RECORDS SHOWN -
**src/l2nv_pkg.sv**
```systemverilog
// ----------------------------------------------------------------------------
// l2nv_pkg
// Shared types, register indexes and the reciprocal square root seed table.
// ----------------------------------------------------------------------------
`timescale 1ns / 1ps
`default_nettype none

package l2nv_pkg;

    localparam int SUM_W   = 38;
    localparam int S_W     = 39;
    localparam int LEN_W   = 7;
    localparam int DATA_W  = 16;
    localparam int ADDR_W  = 2;

    localparam logic [ADDR_W-1:0] CFG_EPSILON     = 2'd0;
    localparam logic [ADDR_W-1:0] CFG_QUERY_SCALE = 2'd1;
    localparam logic [ADDR_W-1:0] CFG_VECTOR_LEN  = 2'd2;

    localparam logic [DATA_W-1:0] SCALE_ONE = 16'd4096;

    // One finished vector handed from the front to the back
    typedef struct packed {
        logic [S_W-1:0]    s;
        logic [DATA_W-1:0] scale;
        logic [LEN_W-1:0]  n;
        logic              bank;
    } job_t;

    // Q1.30 seed for rsqrt, indexed by the top three bits of the Q2.30 mantissa
    function automatic logic [31:0] seed_lut(input logic [2:0] idx);
        logic [31:0] r;
        unique case (idx)
            3'd0:    r = 32'd1073741824;
            3'd1:    r = 32'd1073741824;
            3'd2:    r = 32'd960383884;
            3'd3:    r = 32'd811672540;
            3'd4:    r = 32'd715827883;
            3'd5:    r = 32'd647490683;
            3'd6:    r = 32'd595604799;
            default: r = 32'd554477913;
        endcase
        return r;
    endfunction

endpackage

`default_nettype wire

```
**src/l2nv_front.sv**
```systemverilog
// ----------------------------------------------------------------------------
// l2nv_front
// Takes elements, writes them to the store and sums their squares.
// ----------------------------------------------------------------------------
`timescale 1ns / 1ps
`default_nettype none

module l2nv_front #(
    parameter int MAX_LENGTH = 64,
    parameter int AW         = 6
) (
    input  wire                          aclk,
    input  wire                          aresetn,
    input  wire                          in_xfer,
    input  wire  [l2nv_pkg::DATA_W-1:0]  element,
    input  wire                          is_key,
    input  wire  [l2nv_pkg::DATA_W-1:0]  epsilon,
    input  wire  [l2nv_pkg::DATA_W-1:0]  query_scale,
    input  wire  [l2nv_pkg::LEN_W-1:0]   vector_length,
    output logic                         wr_en,
    output logic [AW:0]                  wr_addr,
    output logic                         push,
    output l2nv_pkg::job_t               push_job
);

    logic [l2nv_pkg::SUM_W-1:0] sum_reg, sum_next;
    logic [l2nv_pkg::LEN_W-1:0] cnt_reg, n, len;
    logic                       key_reg, key_cur, bank_reg, done;
    logic [16:0]                mag;

    always_comb begin
        mag = element[15] ? 17'(17'h10000 - {1'b0, element}) : {1'b0, element};
        sum_next = l2nv_pkg::SUM_W'(sum_reg + l2nv_pkg::SUM_W'(mag * mag));
        n = cnt_reg + 7'd1;
        if (vector_length == 7'd0) begin
            len = 7'd1;
        end else if (vector_length > 7'(MAX_LENGTH)) begin
            len = 7'(MAX_LENGTH);
        end else begin
            len = vector_length;
        end
        done    = (n >= len);
        key_cur = (cnt_reg == 7'd0) ? is_key : key_reg;
    end

    assign wr_en   = in_xfer;
    assign wr_addr = {bank_reg, cnt_reg[AW-1:0]};
    assign push    = in_xfer && done;

    always_comb begin
        push_job.s     = l2nv_pkg::S_W'(sum_next) + l2nv_pkg::S_W'(epsilon);
        push_job.scale = key_cur ? l2nv_pkg::SCALE_ONE : query_scale;
        push_job.n     = n;
        push_job.bank  = bank_reg;
    end

    always_ff @(posedge aclk) begin
        if (!aresetn) begin
            sum_reg  <= '0;
            cnt_reg  <= '0;
            key_reg  <= 1'b0;
            bank_reg <= 1'b0;
        end else if (in_xfer) begin
            key_reg <= key_cur;
            if (done) begin
                sum_reg  <= '0;
                cnt_reg  <= '0;
                bank_reg <= !bank_reg;
            end else begin
                sum_reg <= sum_next;
                cnt_reg <= n;
            end
        end
    end

endmodule

`default_nettype wire

```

EXERCISE OBJECTIVE - Among the lines of the preceding data, which ones hold the word "assign"? List them.

TASK RESPONSE -
    assign wr_en   = in_xfer;
    assign wr_addr = {bank_reg, cnt_reg[AW-1:0]};
    assign push    = in_xfer && done;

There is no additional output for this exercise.